“¿En dónde están los sabios?, ¿en dónde los escribas, o doctores de la ley? ¿en dónde esos espíritus curiosos de las ciencias de este mundo? ¿No es verdad que Dios ha convencido de fatua la sabiduría de este mundo? (Corintios 1:20).

Pareciera que en este mundo cada quien tuviera su verdad y la defiende de acuerdo a sus intereses; pareciera que nadie quiere escuchar, sobre todo, cuando percibe en la palabra de otro, algo que amenaza con romper su aparente estabilidad. Las personas nos acostumbramos a un estilo de vida construido de verdades y mentiras a medias, y nos convencemos a nosotros mismos que lo que nos está sucediendo, es lo mejor o lo peor que nos puede pasar; pero que a pesar de lo bien o mal que la estamos pasando, nos concede un margen de supuesta protección para no rebasar nuestro límite de tolerancia al dolor o al sufrimiento, incluso, a la sensación de satisfacción que puede asimilarse como felicidad, todo ello, para preservar algo de nuestra identidad y de nuestro deseo de estar viviendo lo que creemos nos ha tocado vivir.

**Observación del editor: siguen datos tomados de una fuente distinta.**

File: config.mk
export PLATFORM = sky130hd
export DESIGN_NAME = glitch_filter
export DESIGN_NICKNAME = d
export VERILOG_FILES = /design/src/rtl/glitch_filter_pkg.sv /design/src/rtl/sync_2ff.sv /design/src/rtl/glitch_filter.sv
export SDC_FILE = /design/constraint.sdc
export NUM_CORES = 1
export LEC_CHECK = 0
export CAP_MARGIN = 10
export CORE_AREA = 2 2 39 41
export CTS_CLUSTER_DIAMETER = 50
export DETAILED_ROUTE_END_ITERATION = 6
export DIE_AREA = 0 0 41 43
export HOLD_SLACK_MARGIN = 0.1
export PLACE_DENSITY = 0.53
export SLEW_MARGIN = 10
export SYNTH_ARGS = -nofsm -noshare
export SYNTH_HDL_FRONTEND = slang
export SYNTH_HIERARCHICAL = 1
export SYNTH_SLANG_ARGS = --single-unit
File: constraint.sdc
create_clock -name clk -period 1.7 [get_ports clk]
set_clock_uncertainty 0.2 [all_clocks]
set_input_delay 0.425 -clock clk [delete_from_list [all_inputs] [get_ports clk]]
set_output_delay 0.425 -clock clk [all_outputs]
set_load 0.05 [all_outputs]
File: src/rtl/glitch_filter_pkg.sv
// Shared definitions for the glitch filter: FSM state encoding and default
// qualification parameters.
package glitch_filter_pkg;

  typedef enum logic [1:0] {
    S_LOW      = 2'b00,
    S_CHK_HIGH = 2'b01,
    S_HIGH     = 2'b10,
    S_CHK_LOW  = 2'b11
  } gf_state_t;

  localparam int GF_STABLE_CYCLES = 4;
  localparam int GF_CNT_W         = 4;

endpackage

File: src/rtl/sync_2ff.sv
// Two-flop synchronizer that brings the asynchronous glitchy level into the
// clk domain; cleared to 0 by the asynchronous reset.
module sync_2ff (
  input  logic clk,
  input  logic reset,
  input  logic d,
  output logic q
);

  logic meta_q;
  logic sync_q;

  always_ff @(posedge clk or posedge reset) begin
    if (reset) begin
      meta_q <= 1'b0;
      sync_q <= 1'b0;
    end else begin
      meta_q <= d;
      sync_q <= meta_q;
    end
  end

  assign q = sync_q;

endmodule

File: src/rtl/glitch_filter.sv
// Debounce/glitch filter: a level must be seen for STABLE_CYCLES consecutive
// enabled samples before dout follows it. Define GLITCH_FILTER_EDGE_EN for rise/fall pulses.
module glitch_filter
  import glitch_filter_pkg::*;
#(
  parameter int STABLE_CYCLES = GF_STABLE_CYCLES,
  parameter int CNT_W         = GF_CNT_W
) (
  input  logic clk,
  input  logic reset,
  input  logic din,
  input  logic en,
  output logic dout,
  output logic rise,
  output logic fall,
  output logic busy
);

  localparam logic [CNT_W-1:0] CNT_ONE  = CNT_W'(1);
  localparam logic [CNT_W-1:0] CNT_LAST = CNT_W'(STABLE_CYCLES - 1);

  logic             sync;
  gf_state_t        state_q, state_d;
  logic [CNT_W-1:0] cnt_q, cnt_d;
  logic             dout_q, dout_d;
  logic             busy_q, busy_d;

  sync_2ff u_sync (
    .clk   (clk),
    .reset (reset),
    .d     (din),
    .q     (sync)
  );

  always_comb begin
    state_d = state_q;
    cnt_d   = cnt_q;
    if (en) begin
      unique case (state_q)
        S_LOW: begin
          if (sync) begin
            if (STABLE_CYCLES == 1) begin
              state_d = S_HIGH;
            end else begin
              state_d = S_CHK_HIGH;
              cnt_d   = CNT_ONE;
            end
          end
        end
        S_CHK_HIGH: begin
          // cnt already counts the current run, so cnt == N-1 means this sample is the Nth
          if (!sync) begin
            state_d = S_LOW;
            cnt_d   = '0;
          end else if (cnt_q == CNT_LAST) begin
            state_d = S_HIGH;
            cnt_d   = '0;
          end else begin
            cnt_d = cnt_q + CNT_ONE;
          end
        end
        S_HIGH: begin
          if (!sync) begin
            if (STABLE_CYCLES == 1) begin
              state_d = S_LOW;
            end else begin
              state_d = S_CHK_LOW;
              cnt_d   = CNT_ONE;
            end
          end
        end
        S_CHK_LOW: begin
          if (sync) begin
            state_d = S_HIGH;
            cnt_d   = '0;
          end else if (cnt_q == CNT_LAST) begin
            state_d = S_LOW;
            cnt_d   = '0;
          end else begin
            cnt_d = cnt_q + CNT_ONE;
          end
        end
        default: begin
          state_d = S_LOW;
          cnt_d   = '0;
        end
      endcase
    end
  end

  // Outputs are decoded from the next state so they land in the same cycle as the state.
  always_comb begin
    dout_d = (state_d == S_HIGH) || (state_d == S_CHK_LOW);
    busy_d = (state_d == S_CHK_HIGH) || (state_d == S_CHK_LOW);
  end

  always_ff @(posedge clk or posedge reset) begin
    if (reset) begin
      state_q <= S_LOW;
      cnt_q   <= '0;
      dout_q  <= 1'b0;
      busy_q  <= 1'b0;
    end else begin
      state_q <= state_d;
      cnt_q   <= cnt_d;
      dout_q  <= dout_d;
      busy_q  <= busy_d;
    end
  end

  assign dout = dout_q;
  assign busy = busy_q;

`ifdef GLITCH_FILTER_EDGE_EN
  logic rise_q;
  logic fall_q;

  always_ff @(posedge clk or posedge reset) begin
    if (reset) begin
      rise_q <= 1'b0;
      fall_q <= 1'b0;
    end else begin
      rise_q <= dout_d & ~dout_q;
      fall_q <= ~dout_d & dout_q;
    end
  end

  assign rise = rise_q;
  assign fall = fall_q;
`else
  assign rise = 1'b0;
  assign fall = 1'b0;
`endif

endmodule
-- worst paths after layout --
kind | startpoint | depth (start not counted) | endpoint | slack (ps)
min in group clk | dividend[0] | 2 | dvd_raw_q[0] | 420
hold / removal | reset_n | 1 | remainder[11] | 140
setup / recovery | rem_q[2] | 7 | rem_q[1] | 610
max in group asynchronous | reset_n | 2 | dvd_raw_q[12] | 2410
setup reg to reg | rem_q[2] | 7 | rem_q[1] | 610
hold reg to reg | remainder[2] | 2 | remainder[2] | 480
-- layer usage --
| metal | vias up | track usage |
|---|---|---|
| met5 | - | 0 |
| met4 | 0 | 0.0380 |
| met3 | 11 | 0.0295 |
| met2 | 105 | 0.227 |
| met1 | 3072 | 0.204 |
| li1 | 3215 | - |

Cuántos de nosotros hemos entablado conversaciones estériles con las personas que amamos, y más, con aquellas que creemos conocer de toda la vida, pero con las que entramos en conflicto al no llegar a un acuerdo para que se concilie un estado de equidad que pueda hacer más llevadera la vida. Lo que a unos les parece lo más adecuado, resulta ser lo más inconveniente para otros, y si en ese momento hacemos una pausa para reflexionar si vale la pena entrar a un terreno donde nadie saldrá victorioso, porque entre más se adentra uno a la discusión, llega a tocar zonas de mayor sensibilidad al dolor o a la insatisfacción, zonas, donde se almacenan recuerdos no muy gratos que por años nos han exigido que le reclamemos a alguien que no es justo lo que nos ha pasado o lo que nos está pasando; y si en esa pausa percibimos que se exacerba el dolor, queremos parar y no haber nunca tocado el tema en discusión, pero el efecto de desagrado, la sensación de no ser escuchado, la necedad de uno y del otro, para no poder ceder ante algo que pone en evidencia que efectivamente hay algo en el uno o en el otro que es motivo de reclamo, una cuenta que no se ha saldado, o simplemente que ninguna de las dos partes ha tomado en cuenta que hay factores naturales que han obligado a nuestra condición humana a cambiar y a tener la capacidad de adecuarse para mantener un estatus de aparente satisfacción.

La sabiduría que muchas veces le pedimos a Dios, por lo general, es para hacerle entender a otros lo que a nosotros nos parece ser lo mejor para todos, pero, el Señor nos obsequia la sabiduría para que nosotros podamos comprender que la situación o las situaciones que condicionan aquellos hirientes diálogos de sordos, implica una lección para ambos, ponderando como mediador el amor y no los intereses particulares; dejar atrás ese reclamo eterno de: ¡Yo necesito, yo quiero, yo deseo, yo pienso y yo creo que haciendo esto o aquello que propongo es lo mejor para los dos! Y lo cambiemos por la entrega misericordiosa de: Construyamos juntos el ambiente donde los dos podamos sentirnos seguros, cómodos, pero sobre todo, donde nuestro amor persista por sobre todas las cosas, para que nada, ni nadie amenace la estabilidad que debe de prevalecer en nuestros corazones.

En realidad somos personas sencillas, no aspiramos a ser sabios, únicamente a tener la suficiente capacidad para asimilar que donde hay amor, esta Dios y donde esta Dios no falta nada.

Dios bendiga a nuestras familias y bendiga todos nuestros Domingos Familiares.